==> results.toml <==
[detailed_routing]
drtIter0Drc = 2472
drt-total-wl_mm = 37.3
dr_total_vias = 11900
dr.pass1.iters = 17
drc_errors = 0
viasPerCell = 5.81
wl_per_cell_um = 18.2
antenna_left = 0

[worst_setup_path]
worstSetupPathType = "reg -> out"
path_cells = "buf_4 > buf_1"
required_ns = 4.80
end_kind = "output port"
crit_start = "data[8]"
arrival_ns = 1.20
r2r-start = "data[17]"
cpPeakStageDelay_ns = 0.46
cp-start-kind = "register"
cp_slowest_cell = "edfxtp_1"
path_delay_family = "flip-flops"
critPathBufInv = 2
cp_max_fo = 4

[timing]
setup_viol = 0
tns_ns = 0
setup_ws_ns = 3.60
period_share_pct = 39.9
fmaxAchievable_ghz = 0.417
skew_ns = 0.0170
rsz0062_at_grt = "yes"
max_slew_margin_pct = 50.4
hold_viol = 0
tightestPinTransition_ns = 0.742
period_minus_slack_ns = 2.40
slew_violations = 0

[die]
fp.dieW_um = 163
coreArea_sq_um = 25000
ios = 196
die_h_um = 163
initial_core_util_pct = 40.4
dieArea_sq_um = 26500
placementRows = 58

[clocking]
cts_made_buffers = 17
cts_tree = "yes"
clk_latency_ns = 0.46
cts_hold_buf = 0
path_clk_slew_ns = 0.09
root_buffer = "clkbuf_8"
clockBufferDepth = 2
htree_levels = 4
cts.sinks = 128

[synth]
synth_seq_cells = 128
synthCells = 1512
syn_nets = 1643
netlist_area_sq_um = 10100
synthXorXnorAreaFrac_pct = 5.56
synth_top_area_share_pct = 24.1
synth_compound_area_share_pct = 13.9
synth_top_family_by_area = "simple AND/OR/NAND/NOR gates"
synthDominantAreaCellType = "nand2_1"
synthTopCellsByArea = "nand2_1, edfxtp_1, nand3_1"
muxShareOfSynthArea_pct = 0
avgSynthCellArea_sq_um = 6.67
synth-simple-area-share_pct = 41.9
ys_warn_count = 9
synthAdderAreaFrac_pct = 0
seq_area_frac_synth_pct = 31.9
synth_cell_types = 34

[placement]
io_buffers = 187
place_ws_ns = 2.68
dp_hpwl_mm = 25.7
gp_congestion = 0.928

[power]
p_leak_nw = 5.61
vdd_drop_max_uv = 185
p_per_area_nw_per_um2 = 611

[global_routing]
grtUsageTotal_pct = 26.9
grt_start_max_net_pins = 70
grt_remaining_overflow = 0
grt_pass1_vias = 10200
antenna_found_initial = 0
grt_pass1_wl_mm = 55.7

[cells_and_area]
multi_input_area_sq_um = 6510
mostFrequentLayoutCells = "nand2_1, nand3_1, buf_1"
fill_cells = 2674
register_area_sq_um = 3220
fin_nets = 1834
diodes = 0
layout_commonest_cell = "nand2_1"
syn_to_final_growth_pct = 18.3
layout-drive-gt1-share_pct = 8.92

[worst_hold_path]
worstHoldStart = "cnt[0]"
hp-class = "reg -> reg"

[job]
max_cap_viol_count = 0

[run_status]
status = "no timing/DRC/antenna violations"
From an optimization exercise on the open Yosys and OpenROAD flow, aimed at small area; shortcuts taken in it are not production practice.
In this exercise RTL edits were held to simulation tests only and were not proved equivalent to the original.
No run shown here takes its clock network from TritonCTS; it comes from the design's own scripts or RTL.
No driver is modelled on the clock port, so clock power and skew are understated where the tree is cut down; a real chip needs a root buffer or a tree.
Power is estimated from default activity; no workload was simulated.

<file path="flow/design.v">
`timescale 1ns / 1ps
module delayN
	#(parameter NDELAY = 4)
	(clk,in,out);
   input clk;
   input in;
   output out;
   reg [NDELAY-1:0] shiftreg;
   wire 	    out = shiftreg[NDELAY-1];
   always @(posedge clk)
     shiftreg <= {shiftreg[NDELAY-2:0],in};
endmodule  
`timescale 1ns / 1ps
module vga_writer (
   input vclock,
   input reset,
   input [11:0] location,
   input [4:0] orientation,
   input [11:0] target_location,
   input new_data,
   input orientation_ready,
   input [10:0] hcount,
   input [9:0]  vcount,
   input hsync,
   input vsync,
   input blank,
   output phsync,
   output pvsync,
   output pblank,
   output [23:0] pixel
   );
   delayN #(.NDELAY(5)) hdelay (.clk(vclock),.in(hsync),.out(phsync));
   delayN #(.NDELAY(5)) vdelay (.clk(vclock),.in(vsync),.out(pvsync));
   delayN #(.NDELAY(5)) bdelay (.clk(vclock),.in(blank),.out(pblank));
   function [15:0] add16;
      input [15:0] a;
      input [15:0] b;
      input cin;
      integer i;
      reg c;
      begin
         c = cin;
         for (i = 0; i < 16; i = i + 1) begin
            add16[i] = a[i] ^ b[i] ^ c;
            c = (a[i] & b[i]) | (a[i] & c) | (b[i] & c);
         end
      end
   endfunction
   function ltu16;
      input [15:0] a;
      input [15:0] b;
      integer i;
      reg c;
      begin
         c = 1'b0;
         for (i = 0; i < 16; i = i + 1)
            c = (~a[i] & b[i]) | (~(a[i] ^ b[i]) & c);
         ltu16 = c;
      end
   endfunction
   function [17:0] p2c;      
      input [11:0] loc;
      reg [7:0] r;
      reg [1:0] c;
      reg sw, xn, c1, c2, c3, nz;
      reg [15:0] p9, p66, o1, o2, t, hi;
      reg [7:0] lo;
      begin
         r = loc[7:0];
         xn   = ((loc[11:8] == 4'd7) | (loc[11:8] == 4'd8) | (loc[11:8] == 4'd9) | (loc[11:8] == 4'd10) | (loc[11:8] == 4'd11) | (loc[11:8] == 4'd12));
         sw   = ((loc[11:8] == 4'd4) | (loc[11:8] == 4'd5) | (loc[11:8] == 4'd6) | (loc[11:8] == 4'd7) | (loc[11:8] == 4'd8));
         c[0] = ((loc[11:8] == 4'd1) | (loc[11:8] == 4'd3) | (loc[11:8] == 4'd5) | (loc[11:8] == 4'd7) | (loc[11:8] == 4'd9) | (loc[11:8] == 4'd11));
         c[1] = (loc[11:8] == 4'd2) | (loc[11:8] == 4'd3) | (loc[11:8] == 4'd4) |
                (loc[11:8] == 4'd8) | (loc[11:8] == 4'd9) | (loc[11:8] == 4'd10);
         c1 = ~c[1] & c[0];
         c2 = c[1] & ~c[0];
         c3 = c[1] & c[0];
         p9  = add16({5'b0, r, 3'b0}, {8'b0, r}, 1'b0);
         p66 = add16({2'b0, r, 6'b0}, {7'b0, r, 1'b0}, 1'b0);
         o1  = c[0] ? p9 : (c2 ? {7'b0, r, 1'b0} : 16'd0);
         o2  = c3 ? p66 : (c2 ? {3'b0, r, 5'b0} : 16'd0);
         t   = add16(o1, o2, 1'b0);
         nz  = |t[7:0];
         hi  = add16({8'b0, r}, ~{8'b0, t[15:8]}, ~nz);
         lo  = c3 ? hi[7:0] : (c2 ? {2'b0, r[7:2]} : (c1 ? p66[15:8] : 8'd0));
         p2c = {1'b0, xn, sw ? lo : hi[7:0], sw ? hi[7:0] : lo};
      end
   endfunction
   reg [11:0] tloc;
   reg        nrxs;
   reg [7:0]  nrxv;
   reg [7:0]  nry;
   reg        rrst;    
   wire [17:0] pc  = p2c(vsync ? tloc : location);
   wire        pxs = ~pc[16];                     
   wire [7:0]  pxv = pc[15:8] ^ {8{pxs}};
   always @(posedge vclock) begin
      if (reset) begin
         rrst <= 1'b1;
         nrxs <= 1'b1;
         nrxv <= 8'hFF;
         nry  <= 8'hFF;
      end else if (!vsync && (new_data | orientation_ready)) begin
         rrst <= 1'b0;
         nrxs <= ~pxs;
         nrxv <= ~pxv;
         nry  <= ~pc[7:0];
      end
      if (!reset && !vsync) tloc <= target_location;
   end
   wire       rxs = ~nrxs;
   wire [7:0] rxv = ~nrxv;
   wire [7:0] ry  = ~nry;
   wire [15:0] hh = add16({6'b0, hcount[10:1]}, 16'hFF04, 1'b0);
   wire [15:0] vv = add16({7'b0, vcount[9:1]}, 16'hFF03, vcount[0]);
   wire [15:0] tz = add16(hh, {{8{pxs}}, pxv}, pxs);
   wire [15:0] tw = add16(vv, {8'b0, pc[7:0]}, 1'b0);
   wire tsq = (tz[15:3] == 13'd0) & (tw[15:3] == 13'd0);
   wire [15:0] rz = add16(hh, {{8{rxs}}, rxv}, rxs);
   wire [15:0] rw = add16(vv, {8'b0, ry}, 1'b0);
   wire rsq = (rz[15:3] == 13'd0) & (rw[15:3] == (rrst ? 13'd8 : 13'd0));
   wire [2:0] wl = rw[2:0];
   wire [3:0] dx = {~rz[2], rz[1:0], hcount[0]};
   wire [3:0] dy = {wl[2], ~wl[1:0], vcount[0]};
   function [3:0] ab;    
      input [3:0] v;
      begin
         ab[0] = ((v == 4'd1) | (v == 4'd3) | (v == 4'd5) | (v == 4'd7) | (v == 4'd9) | (v == 4'd11) | (v == 4'd13) | (v == 4'd15));
         ab[1] = ((v == 4'd2) | (v == 4'd3) | (v == 4'd6) | (v == 4'd7) | (v == 4'd9) | (v == 4'd10) | (v == 4'd13) | (v == 4'd14));
         ab[2] = ((v == 4'd4) | (v == 4'd5) | (v == 4'd6) | (v == 4'd7) | (v == 4'd9) | (v == 4'd10) | (v == 4'd11) | (v == 4'd12));
         ab[3] = ((v == 4'd8));
      end
   endfunction
   wire [3:0] adx = ab(dx);
   wire [3:0] ady = ab(dy);
   wire [4:0] qa;    
   assign qa[0] = ((orientation == 5'd1) | (orientation == 5'd3) | (orientation == 5'd5) | (orientation == 5'd7) | (orientation == 5'd9) | (orientation == 5'd11) | (orientation == 5'd13) | (orientation == 5'd15) | (orientation == 5'd17) | (orientation == 5'd19) | (orientation == 5'd21) | (orientation == 5'd23) | (orientation == 5'd25) | (orientation == 5'd27) | (orientation == 5'd29) | (orientation == 5'd31));
   assign qa[1] = ((orientation == 5'd2) | (orientation == 5'd3) | (orientation == 5'd6) | (orientation == 5'd9) | (orientation == 5'd10) | (orientation == 5'd14) | (orientation == 5'd15) | (orientation == 5'd18) | (orientation == 5'd21) | (orientation == 5'd22) | (orientation == 5'd26) | (orientation == 5'd27) | (orientation == 5'd30));
   assign qa[2] = ((orientation == 5'd4) | (orientation == 5'd5) | (orientation == 5'd6) | (orientation == 5'd7) | (orientation == 5'd8) | (orientation == 5'd16) | (orientation == 5'd17) | (orientation == 5'd18) | (orientation == 5'd19) | (orientation == 5'd20) | (orientation == 5'd28) | (orientation == 5'd29) | (orientation == 5'd30) | (orientation == 5'd31));
   assign qa[3] = ((orientation == 5'd7) | (orientation == 5'd8) | (orientation == 5'd9) | (orientation == 5'd10) | (orientation == 5'd11) | (orientation == 5'd12) | (orientation == 5'd19) | (orientation == 5'd20) | (orientation == 5'd21) | (orientation == 5'd22) | (orientation == 5'd23) | (orientation == 5'd24) | (orientation == 5'd31));
   assign qa[4] = ((orientation == 5'd13) | (orientation == 5'd14) | (orientation == 5'd15) | (orientation == 5'd16) | (orientation == 5'd17) | (orientation == 5'd18) | (orientation == 5'd19) | (orientation == 5'd20) | (orientation == 5'd21) | (orientation == 5'd22) | (orientation == 5'd23) | (orientation == 5'd24));
   wire [1:0] quad = qa[4:3];
   wire [2:0] ang  = qa[2:0];
   wire on_line = ({ang, adx, ady} == 11'd16) |
                  ({ang, adx, ady} == 11'd32) |
                  ({ang, adx, ady} == 11'd48) |
                  ({ang, adx, ady} == 11'd64) |
                  ({ang, adx, ady} == 11'd80) |
                  ({ang, adx, ady} == 11'd96) |
                  ({ang, adx, ady} == 11'd112) |
                  ({ang, adx, ady} == 11'd128) |
                  ({ang, adx, ady} == 11'd256) |
                  ({ang, adx, ady} == 11'd257) |
                  ({ang, adx, ady} == 11'd258) |
                  ({ang, adx, ady} == 11'd272) |
                  ({ang, adx, ady} == 11'd273) |
                  ({ang, adx, ady} == 11'd274) |
                  ({ang, adx, ady} == 11'd288) |
                  ({ang, adx, ady} == 11'd289) |
                  ({ang, adx, ady} == 11'd290) |
                  ({ang, adx, ady} == 11'd304) |
                  ({ang, adx, ady} == 11'd305) |
                  ({ang, adx, ady} == 11'd306) |
                  ({ang, adx, ady} == 11'd320) |
                  ({ang, adx, ady} == 11'd321) |
                  ({ang, adx, ady} == 11'd322) |
                  ({ang, adx, ady} == 11'd323) |
                  ({ang, adx, ady} == 11'd336) |
                  ({ang, adx, ady} == 11'd337) |
                  ({ang, adx, ady} == 11'd338) |
                  ({ang, adx, ady} == 11'd339) |
                  ({ang, adx, ady} == 11'd352) |
                  ({ang, adx, ady} == 11'd353) |
                  ({ang, adx, ady} == 11'd354) |
                  ({ang, adx, ady} == 11'd355) |
                  ({ang, adx, ady} == 11'd368) |
                  ({ang, adx, ady} == 11'd369) |
                  ({ang, adx, ady} == 11'd370) |
                  ({ang, adx, ady} == 11'd371) |
                  ({ang, adx, ady} == 11'd384) |
                  ({ang, adx, ady} == 11'd385) |
                  ({ang, adx, ady} == 11'd386) |
                  ({ang, adx, ady} == 11'd387) |
                  ({ang, adx, ady} == 11'd388) |
                  ({ang, adx, ady} == 11'd512) |
                  ({ang, adx, ady} == 11'd513) |
                  ({ang, adx, ady} == 11'd514) |
                  ({ang, adx, ady} == 11'd528) |
                  ({ang, adx, ady} == 11'd529) |
                  ({ang, adx, ady} == 11'd530) |
                  ({ang, adx, ady} == 11'd544) |
                  ({ang, adx, ady} == 11'd545) |
                  ({ang, adx, ady} == 11'd546) |
                  ({ang, adx, ady} == 11'd547) |
                  ({ang, adx, ady} == 11'd560) |
                  ({ang, adx, ady} == 11'd561) |
                  ({ang, adx, ady} == 11'd562) |
                  ({ang, adx, ady} == 11'd563) |
                  ({ang, adx, ady} == 11'd576) |
                  ({ang, adx, ady} == 11'd577) |
                  ({ang, adx, ady} == 11'd578) |
                  ({ang, adx, ady} == 11'd579) |
                  ({ang, adx, ady} == 11'd580) |
                  ({ang, adx, ady} == 11'd592) |
                  ({ang, adx, ady} == 11'd593) |
                  ({ang, adx, ady} == 11'd594) |
                  ({ang, adx, ady} == 11'd595) |
                  ({ang, adx, ady} == 11'd596) |
                  ({ang, adx, ady} == 11'd609) |
                  ({ang, adx, ady} == 11'd610) |
                  ({ang, adx, ady} == 11'd611) |
                  ({ang, adx, ady} == 11'd612) |
                  ({ang, adx, ady} == 11'd613) |
                  ({ang, adx, ady} == 11'd626) |
                  ({ang, adx, ady} == 11'd627) |
                  ({ang, adx, ady} == 11'd628) |
                  ({ang, adx, ady} == 11'd629) |
                  ({ang, adx, ady} == 11'd630) |
                  ({ang, adx, ady} == 11'd642) |
                  ({ang, adx, ady} == 11'd643) |
                  ({ang, adx, ady} == 11'd644) |
                  ({ang, adx, ady} == 11'd645) |
                  ({ang, adx, ady} == 11'd646) |
                  ({ang, adx, ady} == 11'd768) |
                  ({ang, adx, ady} == 11'd785) |
                  ({ang, adx, ady} == 11'd802) |
                  ({ang, adx, ady} == 11'd819) |
                  ({ang, adx, ady} == 11'd836) |
                  ({ang, adx, ady} == 11'd853) |
                  ({ang, adx, ady} == 11'd870) |
                  ({ang, adx, ady} == 11'd887) |
                  ({ang, adx, ady} == 11'd904) |
                  ({ang, adx, ady} == 11'd1024) |
                  ({ang, adx, ady} == 11'd1025) |
                  ({ang, adx, ady} == 11'd1026) |
                  ({ang, adx, ady} == 11'd1040) |
                  ({ang, adx, ady} == 11'd1041) |
                  ({ang, adx, ady} == 11'd1042) |
                  ({ang, adx, ady} == 11'd1043) |
                  ({ang, adx, ady} == 11'd1057) |
                  ({ang, adx, ady} == 11'd1058) |
                  ({ang, adx, ady} == 11'd1059) |
                  ({ang, adx, ady} == 11'd1060) |
                  ({ang, adx, ady} == 11'd1061) |
                  ({ang, adx, ady} == 11'd1075) |
                  ({ang, adx, ady} == 11'd1076) |
                  ({ang, adx, ady} == 11'd1077) |
                  ({ang, adx, ady} == 11'd1078) |
                  ({ang, adx, ady} == 11'd1079) |
                  ({ang, adx, ady} == 11'd1092) |
                  ({ang, adx, ady} == 11'd1093) |
                  ({ang, adx, ady} == 11'd1094) |
                  ({ang, adx, ady} == 11'd1095) |
                  ({ang, adx, ady} == 11'd1096) |
                  ({ang, adx, ady} == 11'd1110) |
                  ({ang, adx, ady} == 11'd1111) |
                  ({ang, adx, ady} == 11'd1112) |
                  ({ang, adx, ady} == 11'd1128) |
                  ({ang, adx, ady} == 11'd1280) |
                  ({ang, adx, ady} == 11'd1281) |
                  ({ang, adx, ady} == 11'd1282) |
                  ({ang, adx, ady} == 11'd1283) |
                  ({ang, adx, ady} == 11'd1284) |
                  ({ang, adx, ady} == 11'd1296) |
                  ({ang, adx, ady} == 11'd1297) |
                  ({ang, adx, ady} == 11'd1298) |
                  ({ang, adx, ady} == 11'd1299) |
                  ({ang, adx, ady} == 11'd1300) |
                  ({ang, adx, ady} == 11'd1301) |
                  ({ang, adx, ady} == 11'd1302) |
                  ({ang, adx, ady} == 11'd1303) |
                  ({ang, adx, ady} == 11'd1315) |
                  ({ang, adx, ady} == 11'd1316) |
                  ({ang, adx, ady} == 11'd1317) |
                  ({ang, adx, ady} == 11'd1318) |
                  ({ang, adx, ady} == 11'd1319) |
                  ({ang, adx, ady} == 11'd1320) |
                  ({ang, adx, ady} == 11'd1335) |
                  ({ang, adx, ady} == 11'd1336) |
                  ({ang, adx, ady} == 11'd1537) |
                  ({ang, adx, ady} == 11'd1538) |
                  ({ang, adx, ady} == 11'd1539) |
                  ({ang, adx, ady} == 11'd1540) |
                  ({ang, adx, ady} == 11'd1541) |
                  ({ang, adx, ady} == 11'd1542) |
                  ({ang, adx, ady} == 11'd1543) |
                  ({ang, adx, ady} == 11'd1544) |
                  ({ang, adx, ady} == 11'd1808) |
                  ({ang, adx, ady} == 11'd1824) |
                  ({ang, adx, ady} == 11'd1840) |
                  ({ang, adx, ady} == 11'd1856) |
                  ({ang, adx, ady} == 11'd1872) |
                  ({ang, adx, ady} == 11'd1888) |
                  ({ang, adx, ady} == 11'd1904) |
                  ({ang, adx, ady} == 11'd1920);
   wire dx0 = (dx == 4'd0);
   wire dy0 = (dy == 4'd0);
   wire xle = dx[3] | dx0;
   wire xge = ~dx[3];
   wire yle = dy[3] | dy0;
   wire yge = ~dy[3];
   reg right_q;
   always @(*) begin
      case (quad)
         2'd1: right_q = xle & yge;
         2'd2: right_q = xle & yle;
         2'd3: right_q = xge & yle;
         default: right_q = xge & yge;
      endcase
   end
   wire [1:0] ob = !rsq ? 2'b00 : ((right_q & on_line) ? 2'b10 : 2'b01);
   wire oob = ltu16(16'd771, {5'b0, hcount}) | ltu16({5'b0, hcount}, 16'd253) |
              ltu16({6'b0, vcount}, 16'd253) | ltu16(16'd515, {6'b0, vcount});
   wire brd = ~ltu16({5'b0, hcount}, 16'd768) | ltu16({5'b0, hcount}, 16'd257) |
              ltu16({6'b0, vcount}, 16'd257) | ~ltu16({6'b0, vcount}, 16'd512);
   wire       neg = ~hcount[9];
   wire [7:0] u   = hcount[7:0] ^ {8{neg}};       
   wire [7:0] v   = vcount[7:0];                  
   wire [7:0] yc  = ~v;                           
   wire [15:0] e45 = add16({8'b0, u}, {8'b0, v}, neg);
   wire l45 = (e45 == 16'd255) | (e45 == 16'd256) | (e45 == 16'd257);
   wire [15:0] s17 = add16({4'b0, u, 4'b0}, {8'b0, u}, 1'b0);
   wire [15:0] s17n = add16(s17, {9'b0, neg, 1'b0, neg, 4'b0}, 1'b0);
   wire [15:0] e15 = add16({9'b0, s17n[12:6]}, {8'b0, v}, 1'b0);
   wire l15 = (e15 == 16'd255) | (e15 == 16'd256) | (e15 == 16'd257);
   wire ulo = ~u[7] & ~(u[6] & (u[5] | u[4] | u[3]));
   wire [15:0] t75 = add16({9'h1FF, ~u[6:0]}, {11'b0, neg, 2'b0, neg, 1'b1}, 1'b0);
   wire [15:0] s75 = add16({5'b0, u[6:0], 4'b0}, t75, 1'b0);
   wire [15:0] e75 = add16({6'b0, s75[11:2]}, {8'b0, v}, 1'b0);
   wire l75 = ulo & ~ltu16(e75, 16'd253) & ltu16(e75, 16'd260);
   function arcp;
      input [7:0] uu;
      input n;
      input [7:0] yy;
      input [7:0] m;
      input [7:0] ye;
      arcp = (uu == (n ? m - 8'd1 : m)) && (yy == ye - 8'd1);
   endfunction
   wire arc = arcp(u, neg, yc, 8'd224, 8'd16) | arcp(u, neg, yc, 8'd192, 8'd16) |
              arcp(u, neg, yc, 8'd160, 8'd16) | arcp(u, neg, yc, 8'd144, 8'd128) |
              arcp(u, neg, yc, 8'd128, 8'd144) | arcp(u, neg, yc, 8'd88, 8'd40) |
              arcp(u, neg, yc, 8'd40, 8'd88) | arcp(u, neg, yc, 8'd16, 8'd160) |
              arcp(u, neg, yc, 8'd16, 8'd192) | arcp(u, neg, yc, 8'd16, 8'd224);
   wire gb = ~oob & (brd | l15 | l45 | l75 | arc);
   reg [3:0] gp;
   reg [1:0] op1, op2, op3, op4;
   always @(posedge vclock) begin
      gp  <= {gp[2:0], gb};
      op1 <= ob;
      op2 <= op1;
      op3 <= op2;
      op4 <= op3;
   end
   reg [2:0] tp;       
   reg [2:0] rp;       
   reg [2:0] col;      
   reg [2:0] pix;
   wire rR = orientation_ready ? op4[1] : rp[2];
   wire rB = orientation_ready & op4[0];
   wire g4 = gp[3];
   wire t4 = tp[2];
   always @(posedge vclock) begin
      if (!reset && vsync) begin
         tp  <= {tp[1:0], tsq};
         rp  <= {rp[1:0], rsq};
         col <= {rR | (~rB & ~t4 & g4), t4 | (~rR & ~rB & g4), rB | (~rR & ~t4 & g4)};
         pix <= col;
      end
   end
   assign pixel = {{8{pix[2]}}, {8{pix[1]}}, {8{pix[0]}}};
endmodule
</file>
• • • • •
> _Prompt_: Send back exactly the lines of the listing above starting at the one with "synthCells = 1512" and ending at the one with "synthAdderAreaFrac_pct = 0", inclusive, and no others.

> _Task solution_:
synthCells = 1512
syn_nets = 1643
netlist_area_sq_um = 10100
synthXorXnorAreaFrac_pct = 5.56
synth_top_area_share_pct = 24.1
synth_compound_area_share_pct = 13.9
synth_top_family_by_area = "simple AND/OR/NAND/NOR gates"
synthDominantAreaCellType = "nand2_1"
synthTopCellsByArea = "nand2_1, edfxtp_1, nand3_1"
muxShareOfSynthArea_pct = 0
avgSynthCellArea_sq_um = 6.67
synth-simple-area-share_pct = 41.9
ys_warn_count = 9
synthAdderAreaFrac_pct = 0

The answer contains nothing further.